Ingestion of glucose or sucrose prevents liver but not muscle glycogen depletion during prolonged endurance-type exercise in trained cyclists.

Author information

1
Department for Health, University of Bath, Bath, United Kingdom; Faculty of Health and Life Sciences, Northumbria University, Newcastle-upon-Tyne, United Kingdom;
2
Faculty of Health and Life Sciences, Northumbria University, Newcastle-upon-Tyne, United Kingdom; Department of Human Movement Sciences, NUTRIM School of Nutrition and Translational Research in Metabolism, Maastricht University Medical Centre+ (MUMC+), Maastricht, The Netherlands; and.
3
Newcastle Magnetic Resonance Centre, Institute of Cellular Medicine, Newcastle University, Newcastle-upon-Tyne, United Kingdom.
4
Faculty of Health and Life Sciences, Northumbria University, Newcastle-upon-Tyne, United Kingdom;
5
Department of Human Movement Sciences, NUTRIM School of Nutrition and Translational Research in Metabolism, Maastricht University Medical Centre+ (MUMC+), Maastricht, The Netherlands; and.
6
Department of Human Movement Sciences, NUTRIM School of Nutrition and Translational Research in Metabolism, Maastricht University Medical Centre+ (MUMC+), Maastricht, The Netherlands; and l.vanloon@maastrichtuniversity.nl.

Abstract

The purpose of this study was to define the effect of glucose ingestion compared with sucrose ingestion on liver and muscle glycogen depletion during prolonged endurance-type exercise.
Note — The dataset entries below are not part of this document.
==> src/rtl/alu_issue_pkg.sv <==
// alu_issue_pkg: shared definitions for the ALU issue queue.
//   - op encodings driven on alu_op
//   - FSM state type
//   - packed command record stored in the command FIFO
// Build option: ALU_ISSUE_TAG_EN adds a 3-bit sequence tag to the record.
package alu_issue_pkg;

   localparam logic [1:0] OP_SRA = 2'b00;
   localparam logic [1:0] OP_SRL = 2'b01;
   localparam logic [1:0] OP_SUB = 2'b10;
   localparam logic [1:0] OP_ADD = 2'b11;

   typedef enum logic [1:0] {
      IDLE = 2'd0,
      EXEC = 2'd1,
      HOLD = 2'd2
   } state_t;

`ifdef ALU_ISSUE_TAG_EN
   localparam int CMD_W = 15;
   typedef struct packed {
      logic [2:0] tag;
      logic [1:0] op;
      logic [1:0] c;
      logic [3:0] b;
      logic [3:0] a;
   } cmd_t;
`else
   localparam int CMD_W = 12;
   typedef struct packed {
      logic [1:0] op;
      logic [1:0] c;
      logic [3:0] b;
      logic [3:0] a;
   } cmd_t;
`endif

endpackage

==> src/rtl/alu_issue_fifo.sv <==
// alu_issue_fifo: generic synchronous FIFO, show-ahead read (dout is the head).
// Ports:
//   clk, rst_n     clock, async active-low reset (clears pointers only)
//   push, din      write request/data; ignored while full
//   pop            read request; ignored while empty
//   dout           current head entry
//   full, empty    status from pointers with an extra wrap bit
module alu_issue_fifo #(
   parameter int DEPTH = 4,
   parameter int PTR_W = 2,
   parameter int W     = 12
) (
   input  logic         clk,
   input  logic         rst_n,
   input  logic         push,
   input  logic [W-1:0] din,
   input  logic         pop,
   output logic [W-1:0] dout,
   output logic         full,
   output logic         empty
);

   logic [W-1:0] mem_q [DEPTH];
   logic [W-1:0] mem_d [DEPTH];
   logic [PTR_W:0] wr_ptr_q, wr_ptr_d;
   logic [PTR_W:0] rd_ptr_q, rd_ptr_d;
   logic do_push, do_pop;

   // Same index with differing wrap bit means the writer lapped the reader.
   assign full    = (wr_ptr_q[PTR_W] != rd_ptr_q[PTR_W]) &&
                    (wr_ptr_q[PTR_W-1:0] == rd_ptr_q[PTR_W-1:0]);
   assign empty   = (wr_ptr_q == rd_ptr_q);
   assign do_push = push && !full;
   assign do_pop  = pop && !empty;
   assign dout    = mem_q[rd_ptr_q[PTR_W-1:0]];

   always_comb begin
      wr_ptr_d = wr_ptr_q;
      rd_ptr_d = rd_ptr_q;
      mem_d    = mem_q;
      if (do_push) begin
         mem_d[wr_ptr_q[PTR_W-1:0]] = din;
         wr_ptr_d = wr_ptr_q + {{PTR_W{1'b0}}, 1'b1};
      end
      if (do_pop) begin
         rd_ptr_d = rd_ptr_q + {{PTR_W{1'b0}}, 1'b1};
      end
   end

   always_ff @(posedge clk or negedge rst_n) begin
      if (!rst_n) begin
         wr_ptr_q <= '0;
         rd_ptr_q <= '0;
      end else begin
         wr_ptr_q <= wr_ptr_d;
         rd_ptr_q <= rd_ptr_d;
      end
   end

   // Storage needs no reset; the pointers define what is valid.
   always_ff @(posedge clk) begin
      mem_q <= mem_d;
   end

endmodule

==> src/rtl/alu_issue_queue.sv <==
// alu_issue_queue: buffers ALU commands, issues them one at a time on
// registered alu_* outputs, captures alu_ans and returns it over a
// valid/ready result handshake.
// Ports:
//   clk, rst_n                         clock, async active-low reset
//   cmd_valid/cmd_ready, cmd_a/b/c/op  command input handshake
//   alu_a/b/c/op, alu_ans              registered operands out, ALU result in
//   res_valid/res_ready, res_data      result output handshake
//   busy                               FSM not IDLE or FIFO non-empty
//   res_tag                            (ALU_ISSUE_TAG_EN only) push-order tag
// Build option: ALU_ISSUE_TAG_EN.
//
// state | meaning
// IDLE  | no command in flight; pop head when FIFO non-empty
// EXEC  | alu_* stable, capture alu_ans into res_data
// HOLD  | res_valid high, wait for res_ready; pop next if available
module alu_issue_queue
   import alu_issue_pkg::*;
#(
   parameter int DEPTH = 4,
   parameter int PTR_W = $clog2(DEPTH)
) (
   input  logic       clk,
   input  logic       rst_n,
   input  logic       cmd_valid,
   output logic       cmd_ready,
   input  logic [3:0] cmd_a,
   input  logic [3:0] cmd_b,
   input  logic [1:0] cmd_c,
   input  logic [1:0] cmd_op,
   output logic [3:0] alu_a,
   output logic [3:0] alu_b,
   output logic [1:0] alu_c,
   output logic [1:0] alu_op,
   input  logic [3:0] alu_ans,
   output logic       res_valid,
   input  logic       res_ready,
   output logic [3:0] res_data,
   output logic       busy
`ifdef ALU_ISSUE_TAG_EN
   ,
   output logic [2:0] res_tag
`endif
);

   state_t     state_q, state_d;
   cmd_t       issue_q, issue_d;
   cmd_t       push_cmd, head;
   logic       res_valid_q, res_valid_d;
   logic [3:0] res_data_q, res_data_d;
   logic       fifo_full, fifo_empty, pop;

`ifdef ALU_ISSUE_TAG_EN
   logic [2:0] tag_cnt_q, tag_cnt_d;

   assign push_cmd = '{tag: tag_cnt_q, op: cmd_op, c: cmd_c, b: cmd_b, a: cmd_a};
   assign res_tag  = issue_q.tag;

   always_comb begin
      tag_cnt_d = tag_cnt_q;
      if (cmd_valid && cmd_ready) tag_cnt_d = tag_cnt_q + 3'd1;
   end

   always_ff @(posedge clk or negedge rst_n) begin
      if (!rst_n) tag_cnt_q <= '0;
      else        tag_cnt_q <= tag_cnt_d;
   end
`else
   assign push_cmd = '{op: cmd_op, c: cmd_c, b: cmd_b, a: cmd_a};
`endif

   alu_issue_fifo #(
      .DEPTH (DEPTH),
      .PTR_W (PTR_W),
      .W     (CMD_W)
   ) u_fifo (
      .clk   (clk),
      .rst_n (rst_n),
      .push  (cmd_valid),
      .din   (push_cmd),
      .pop   (pop),
      .dout  (head),
      .full  (fifo_full),
      .empty (fifo_empty)
   );

   // Ready is the pre-pop view: a full FIFO refuses even when popping.
   assign cmd_ready = !fifo_full;
   assign alu_a     = issue_q.a;
   assign alu_b     = issue_q.b;
   assign alu_c     = issue_q.c;
   assign alu_op    = issue_q.op;
   assign res_valid = res_valid_q;
   assign res_data  = res_data_q;
   assign busy      = (state_q != IDLE) || !fifo_empty;

   always_comb begin
      state_d     = state_q;
      issue_d     = issue_q;
      res_valid_d = res_valid_q;
      res_data_d  = res_data_q;
      pop         = 1'b0;
      unique case (state_q)
         IDLE: begin
            if (!fifo_empty) begin
               pop     = 1'b1;
               issue_d = head;
               state_d = EXEC;
            end
         end
         EXEC: begin
            res_data_d  = alu_ans;
            res_valid_d = 1'b1;
            state_d     = HOLD;
         end
         HOLD: begin
            if (res_ready) begin
               res_valid_d = 1'b0;
               if (!fifo_empty) begin
                  pop     = 1'b1;
                  issue_d = head;
                  state_d = EXEC;
               end else begin
                  state_d = IDLE;
               end
            end
         end
         default: state_d = IDLE;
      endcase
   end

   always_ff @(posedge clk or negedge rst_n) begin
      if (!rst_n) begin
         state_q     <= IDLE;
         issue_q     <= '0;
         res_valid_q <= 1'b0;
         res_data_q  <= '0;
      end else begin
         state_q     <= state_d;
         issue_q     <= issue_d;
         res_valid_q <= res_valid_d;
         res_data_q  <= res_data_d;
      end
   end

endmodule

==> config.mk <==
export PLATFORM = sky130hd
export DESIGN_NAME = alu_issue_queue
export DESIGN_NICKNAME = d
export VERILOG_FILES = /design/src/rtl/alu_issue_pkg.sv /design/src/rtl/alu_issue_fifo.sv /design/src/rtl/alu_issue_queue.sv
export SDC_FILE = /design/constraint.sdc
export NUM_CORES = 1
export LEC_CHECK = 0
export CAP_MARGIN = 15
export CELL_PAD_IN_SITES_DETAIL_PLACEMENT = 1
export CELL_PAD_IN_SITES_GLOBAL_PLACEMENT = 2
export CORE_ASPECT_RATIO = 1.75
export CORE_MARGIN = 2
export CORE_UTILIZATION = 30
export DETAILED_ROUTE_END_ITERATION = 6
export GPL_TIMING_DRIVEN = 1
export PLACE_DENSITY_LB_ADDON = 0.1
export SLEW_MARGIN = 20
export SYNTH_ARGS = -nofsm -noshare
export SYNTH_HDL_FRONTEND = slang
export SYNTH_SLANG_ARGS = --single-unit
==> constraint.sdc <==
create_clock -name clk -period 2.66 [get_ports clk]
set_clock_uncertainty 0.1 [all_clocks]
set_input_delay 0.266 -clock clk [delete_from_list [all_inputs] [get_ports clk]]
set_output_delay 0.266 -clock clk [all_outputs]
set_load 0.01 [all_outputs]
==> results of run 1 <==
-- cell families (layout without fill, tap and decap cells) --
| family | count (synthesis) | after routing | synth area share, % |
|---|---|---|---|
| fa+ha+maj | 5 | 5 | 2.22 |
| compound gates | 4 | 4 | 1.56 |
| mux | 30 | 30 | 16.8 |
| buf+inv | 8 | 66 | 1.51 |
| xor+xnor | 7 | 7 | 2.18 |
| simple gates | 12 | 12 | 2.27 |
| flops | 73 | 73 | 73.5 |
-- area by class of cell --
class                   count  area share, %
repair buffers             46           12.0
flip-flops and latches     73           56.3
clock buffers              12           7.29
well taps                 120           4.09
multi-input cells          58           19.2
inverters                   4          0.409
clock inverters             4          0.716
-- path summary, 6_finish.rpt --
path	startpoint	end	cells after the start
max	u_fifo.wr_ptr_q[1]$_DFFE_PN0P_	cmd_ready	3
min	rst_n	alu_b[3]$_DFFE_PN0P_	2
max reg2reg	u_fifo.wr_ptr_q[1]$_DFFE_PN0P_	u_fifo.wr_ptr_q[2]$_DFFE_PN0P_	5
min reg2reg	u_fifo.rd_ptr_q[2]$_DFFE_PN0P_	u_fifo.rd_ptr_q[2]$_DFFE_PN0P_	1
max in group asynchronous	rst_n	u_fifo.wr_ptr_q[0]$_DFFE_PN0P_	2
min in group clk	u_fifo.rd_ptr_q[2]$_DFFE_PN0P_	u_fifo.rd_ptr_q[2]$_DFFE_PN0P_	1
-- flip-flops by register name (all words and copies together) (netlist names), 2 cells and up --
name,count
u_fifo.rd_ptr_q,3
alu_op,2
u_fifo.wr_ptr_q,3
state_q,2
alu_a,4
alu_b,4
u_fifo.mem_q,48
res_data,4
alu_c,2
-- worst max-delay path: stages (launching register included) --
cell and delay [ps]:
dfrtp_1 440, xnor2_1 370, nand3b_1 270, clkdlybuf4s50_1 550
-- cells in the mapped netlist, drive strengths merged --
cell	number
a21o	1
inv	4
buf	3
nand4	1
ha	5
mux2	18
mux4	12
nand2	3
clkbuf	1
nand3b	1
nor2	2
xor2	2
a311oi	1
a21oi	2
nor2b	1
dfrtp	25
xnor2	5
and3	4
edfxtp	48
-- layer usage --
| metal | part of all wire, % | routed length (um) |
|---|---|---|
| met3 | 3.8 | 218 |
| met5 | 0 | 0 |
| met4 | 1.6 | 91 |
| met2 | 58 | 3300 |
| met1 | 36 | 2080 |
-- power by group through the flow --
stage	logic [mW]	clock network (mW)	registers, mW
after global placement	1.64	0	1.80
after global routing	1.82	1.24	1.84
final	1.65	1.15	1.80
after floorplan	0.994	0	1.84
after CTS	1.72	1.20	1.81
after detailed placement	1.71	0	1.83
-- per-stage QoR --
step | setup slack, ps | power, mW
5_1_grt | 214 | 4.90
6_report | 343 | 4.60
3_3_place_gp | 704 | 3.44
3_5_place_dp | 639 | 3.53
4_1_cts | 289 | 4.72
2_1_floorplan | 755 | 2.83
==> results.ini, run 1 <==
[final_layout]
multi_input_area_sq_um=704
diodes=0
final_cells=317
layout_commonest_cell=edfxtp_1
register_area_sq_um=2070
drive_above_1_share_pct=27.4
final_cell_area_sq_um=3670
nets=217
final_cell_mix=edfxtp_1 (48), clkdlybuf4s50_1 (38), dfrtp_1 (25), mux2_2 (18), mux4_2 (12)
nFillCells=939
fin_util_pct=40.4
syn2layout_area_growth_pct=30.5

[placement]
portBuffers=38
dp.cells=301
dp_hpwl_um=3680
placed_area_sq_um=3380
gp_congestion=0.656

[routing]
routed_wirelength_um=5690
drt_iter0_markers=36
ant_nets=0
drtPass1Iterations=2
viasPerCell=4.56
drc=0
vias=1447
wire_per_inst_um=17.9

[global_routing]
first_global_vias=1672
grt_overflow=0
busiest_layer=met2
grt_max_degree=26
grt_usage_pct=12.4
grt.met1_usage_pct=12.6
grt_antenna_before_repair=0
grt_use_met2_pct=22.4
gr-usage-met3_pct=3.90
grt_pass1_wl_um=9150

[yosys]
synth_cell_types=21
syn_inst=139
yosys_warnings=0
yosysTopAreaCellShare_pct=51.2
syn_nets=164
synth.area.top_cells=edfxtp_1 (51%), dfrtp_1 (22%), mux4_2 (9.6%)
yosysTopAreaCell=edfxtp_1
ys_seq_elements=73
synth_area_per_cell_sq_um=20.2
synth_area_sq_um=2810
synth_seq_area_share_pct=73.5

[job]
max-cap-violations=0

[timing]
fin_crit_sh_pct=87.1
fin_crit_ps=2320
report.final.slew_viol_count=0
setup_tns_ps=0
hold_ws_ps=216
rsz0062_at_grt=false
timing.fmax_mhz=432
relSlewSlack_pct=73.5
worst_pin_slew_ps=395
finalSetupViolCount=0
hold_violations=0

[clock_network]
cts_tree=yes
ctsResizeCount=0
clk_latency_ps=330
clock_sinks=73
cts_setup_buffers=0
clock_path_buffers=2
clkTransAtPathRegs_ps=60
htree_levels=3
clockRootBuffer=clkbuf_16
hold_buffers=0
numCtsBuffers=9

[setup_path]
cp-end-kind=primary output
crit_arrival_ps=1950
startpoint_type=flop
r2r_slack_ps=710
crit_fanout=6
worst-setup-path-type=reg -> out
cp.required_ps=2290

[power]
switchingPower_mw=1.37
power.share.sequential_pct=39.0
internal_power_mw=3.23
comb_power_share_pct=35.9
ir_drop_uv=466
p_leak_nw=1.35
power.share.switching_pct=29.8
clkPwrFrac_pct=25.0
p_per_area_nw_per_um2=1250

[run_status]
outcome=finished clean

[die]
fp.dieH_um=132
die-area_sq_um=10200
core-area_sq_um=9090
die_x_um=77.2
initial_utilization_pct=30.9
rows=46
ios=39

[hold_path]
hp-class=in -> async

Note: power is estimated with default switching activity, not from simulation.
==> run 2, diff against run 1 <==
--- a/config.mk
+++ b/config.mk
@@ -11,9 +11,10 @@
 export CORE_ASPECT_RATIO = 1.75
 export CORE_MARGIN = 2
 export CORE_UTILIZATION = 30
+export CTS_BUF_LIST = sky130_fd_sc_hd__clkbuf_8 sky130_fd_sc_hd__clkbuf_16
 export DETAILED_ROUTE_END_ITERATION = 6
 export GPL_TIMING_DRIVEN = 1
-export PLACE_DENSITY_LB_ADDON = 0.1
+export PLACE_DENSITY_LB_ADDON = 0.15
 export SLEW_MARGIN = 20
 export SYNTH_ARGS = -nofsm -noshare
 export SYNTH_HDL_FRONTEND = slang
==> run 2 against run 1 <==
Sequential share of layout area is 0.94 points lower. Power is 5.0% higher. Combinational power hardly changed. Largest cell class unchanged. Highest routed layer unchanged.
==> results.ini, run 2 (synthesis results as in run 1) <==
[final_layout]
drive_above_1_share_pct=27.9  ; +0.51 points
diodes=0  ; unchanged
largest_register_ff_count=48  ; unchanged
largest_register=u_fifo.mem_q
layout_commonest_cell=edfxtp_1
syn2layout_area_growth_pct=32.7
nets=217  ; unchanged
fin_util_pct=41.1  ; +0.69 points
final_cell_mix=edfxtp_1 (48), clkdlybuf4s50_1 (38), dfrtp_1 (25), mux2_2 (18), mux4_2 (12)

[clock_network]
cts_tree=yes
clockRootBuffer=clkbuf_16
htree_levels=3  ; unchanged
cts_setup_buffers=0  ; unchanged
clk_latency_ps=320  ; about the same
clkTransAtPathRegs_ps=60  ; about the same
clock_sinks=73  ; unchanged
hold_buffers=0  ; unchanged
numCtsBuffers=9  ; unchanged
clock_path_buffers=2  ; unchanged
ctsResizeCount=0  ; unchanged

[timing]
fin_crit_sh_pct=86.0  ; -1.1 points
rsz0062_at_grt=false
report.final.slew_viol_count=0  ; unchanged
finalSetupViolCount=0  ; unchanged
hold_violations=0  ; unchanged
fin_crit_ps=2290  ; -29.2 ps
setup_tns_ps=0  ; unchanged
relSlewSlack_pct=72.6  ; -0.88 points
timing.fmax_mhz=437  ; +1.3%
worst_pin_slew_ps=410  ; +14.6 ps

[power]
clkPwrFrac_pct=28.3  ; +3.3 points
internal_power_mw=3.45  ; +6.7%
p_leak_nw=1.37  ; +1.6%
comb_power_share_pct=34.5  ; -1.4 points
power.share.sequential_pct=37.2  ; -1.8 points
ir_drop_uv=541  ; +16%
switchingPower_mw=1.39  ; +1.1%
power.share.switching_pct=28.7  ; -1.1 points
p_per_area_nw_per_um2=1290  ; +3.3%

[global_routing]
grt_max_degree=26  ; unchanged
grt_usage_pct=12.4  ; about the same
first_global_vias=1650  ; -1.3%
grt_overflow=0  ; unchanged
grt_pass1_wl_um=9270  ; +1.4%
grt_antenna_before_repair=0  ; unchanged

[setup_path]
crit_arrival_ps=1920  ; -30 ps
crit_fanout=6  ; unchanged
cpPeakStageDelay_ps=550  ; about the same
startpoint_type=flop
worst-setup-path-type=reg -> out
rr_worst_depth=4  ; -1
cp-end-kind=primary output
worstPathCellList=xnor2_1 -> nand3b_1 -> clkdlybuf4s50_1
cp.required_ps=2290  ; about the same
crit_path_top_delay_cell=clkdlybuf4s50_1

[routing]
drtPass1Iterations=4  ; +2
drt_iter0_markers=28  ; -22%
ant_nets=0  ; unchanged
routed_wirelength_um=5710  ; +0.44%
viasPerCell=4.45  ; -2.5%
wire_per_inst_um=18.0  ; +0.44%
drc=0  ; unchanged
vias=1411  ; -2.5%

[placement]
gp_congestion=0.681  ; +3.8%
portBuffers=38  ; unchanged
dp_hpwl_um=3810  ; +3.4%

[run_status]
outcome=finished clean

[die]
die-area_sq_um=10200  ; unchanged
fp.dieH_um=132  ; unchanged
die_x_um=77.2  ; unchanged
initial_utilization_pct=30.9  ; unchanged
rows=46  ; unchanged
core-area_sq_um=9090  ; unchanged
ios=39  ; unchanged

[job]
max-cap-violations=0  ; unchanged

[hold_path]
hp-class=in -> async

[run 2: cell types whose count changed in the layout (fill, tap and decap cells not counted)]
cell | before | now
buf_12 | 0 | 1
clkinv_2 | 2 | 1
buf_4 | 8 | 7
clkbuf_16 | 10 | 9
clkbuf_1 | 1 | 0
clkbuf_8 | 1 | 0
clkinvlp_4 | 1 | 2
bufinv_16 | 0 | 3
[run 2: worst paths after layout]
check | start | to | slack [ps]
setup / recovery | u_fifo.wr_ptr_q[0]$_DFFE_PN0P_ | cmd_ready | 370
hold / removal | rst_n | alu_op[1]$_DFFE_PN0P_ | 220
setup reg to reg | u_fifo.rd_ptr_q[2]$_DFFE_PN0P_ | u_fifo.mem_q[8]$_DFFE_PP_ | 640
hold reg to reg | u_fifo.rd_ptr_q[2]$_DFFE_PN0P_ | u_fifo.rd_ptr_q[2]$_DFFE_PN0P_ | 390
max in group asynchronous | rst_n | alu_b[0]$_DFFE_PN0P_ | 1980
min in group clk | u_fifo.rd_ptr_q[2]$_DFFE_PN0P_ | u_fifo.rd_ptr_q[2]$_DFFE_PN0P_ | 390
[run 2: critical path: cells and delay by family, from the launching register on]
| family | cells | cell delay, ps |
|---|---|---|
| xor+xnor | 1 | 350 |
| flops | 1 | 460 |
| buf+inv | 1 | 550 |
| simple gates | 1 | 240 |
[run 2: metal layers]
| metal | vias to the layer above | GRT usage, % | routed length (um) | part of all wire (%) |
|---|---|---|---|---|
| li1 | 643 | - | - | - |
| met1 | 724 | 13.4 | 2130 | 37 |
| met2 | 34 | 22.1 | 3180 | 56 |
| met3 | 10 | 3.01 | 232 | 4.1 |
| met4 | 0 | 6.35 | 170 | 3.0 |
| met5 | - | 0 | 0 | 0 |
[run 2: area by class of cell]
type                    count  area [sq um]
fillers                   923          5360
clock buffers               9           225
clock inverters             7           119
multi-input cells          58           704
inverters                   4          15.0
well taps                 120           150
repair buffers             46           453
flip-flops and latches     73          2070
[run 2: metrics by stage]
| step | power [mW] | hold WS, ps | setup slack [ps] | cells | area, sq um |
|---|---|---|---|---|---|
| floorplan | 2.83 | -130 | 755 | 139 | 2810 |
| global placement | 3.46 | 382 | 630 | 301 | 3390 |
| detailed placement | 3.54 | 387 | 612 | 301 | 3390 |
| CTS | 4.93 | 232 | 326 | 317 | 3730 |
| global route | 5.13 | 258 | 241 | 317 | 3730 |
| finish | 4.83 | 220 | 372 | 317 | 3730 |
[run 2: power groups by stage]
stage,combinational (mW),sequential [mW],clock (mW)
global placement,1.65,1.81,0
finish,1.67,1.80,1.37
CTS,1.72,1.81,1.40
global route,1.83,1.85,1.45
floorplan,0.994,1.84,0
detailed placement,1.72,1.83,0
==> run 3, diff against run 2 <==
--- a/config.mk
+++ b/config.mk
@@ -13,8 +13,9 @@
 export CORE_UTILIZATION = 30
 export CTS_BUF_LIST = sky130_fd_sc_hd__clkbuf_8 sky130_fd_sc_hd__clkbuf_16
 export DETAILED_ROUTE_END_ITERATION = 6
-export GPL_TIMING_DRIVEN = 1
+export MAX_ROUTING_LAYER = met4
 export PLACE_DENSITY_LB_ADDON = 0.15
+export SKIP_LAST_GASP = 1
 export SLEW_MARGIN = 20
 export SYNTH_ARGS = -nofsm -noshare
 export SYNTH_HDL_FRONTEND = slang
==> run 3 against run 2 <==
Via count rose by 0.50%. Count of clock-buffer cells in the layout stayed put. Final cell count is the same. Wire length down 0.35%. Flip-flop and latch count is the same. Largest power group unchanged. Global-route usage increased by 0.38 points.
Fourteen cyclists completed two 3-h bouts of cycling at 50% of peak power output while ingesting either glucose or sucrose at a rate of 1.7 g/min (102 g/h). Four cyclists performed an additional third test for reference in which only water was consumed. We employed (13)C magnetic resonance spectroscopy to determine liver and muscle glycogen concentrations before and after exercise. Expired breath was sampled during exercise to estimate whole body substrate use. After glucose and sucrose ingestion, liver glycogen levels did not show a significant decline after exercise (from 325 ± 168 to 345 ± 205 and 321 ± 177 to 348 ± 170 mmol/l, respectively; P > 0.05), with no differences between treatments. Muscle glycogen concentrations declined (from 101 ± 49 to 60 ± 34 and 114 ± 48 to 67 ± 34 mmol/l, respectively; P < 0.05), with no differences between treatments. Whole body carbohydrate utilization was greater with sucrose (2.03 ± 0.43 g/min) vs. glucose (1.66 ± 0.36 g/min; P < 0.05) ingestion. Both liver (from 454 ± 33 to 283 ± 82 mmol/l; P < 0.05) and muscle (from 111 ± 46 to 67 ± 31 mmol/l; P < 0.01) glycogen concentrations declined during exercise when only water was ingested. Both glucose and sucrose ingestion prevent liver glycogen depletion during prolonged endurance-type exercise. Sucrose ingestion does not preserve liver glycogen concentrations more than glucose ingestion. However, sucrose ingestion does increase whole body carbohydrate utilization compared with glucose ingestion. This trial was registered at https://www.clinicaltrials.gov as NCT02110836.

KEYWORDS:

glucose; hepatic glycogen; metabolism; nutrition; sucrose

PMID:
26487008
DOI:
10.1152/ajpendo.00376.2015
[Indexed for MEDLINE]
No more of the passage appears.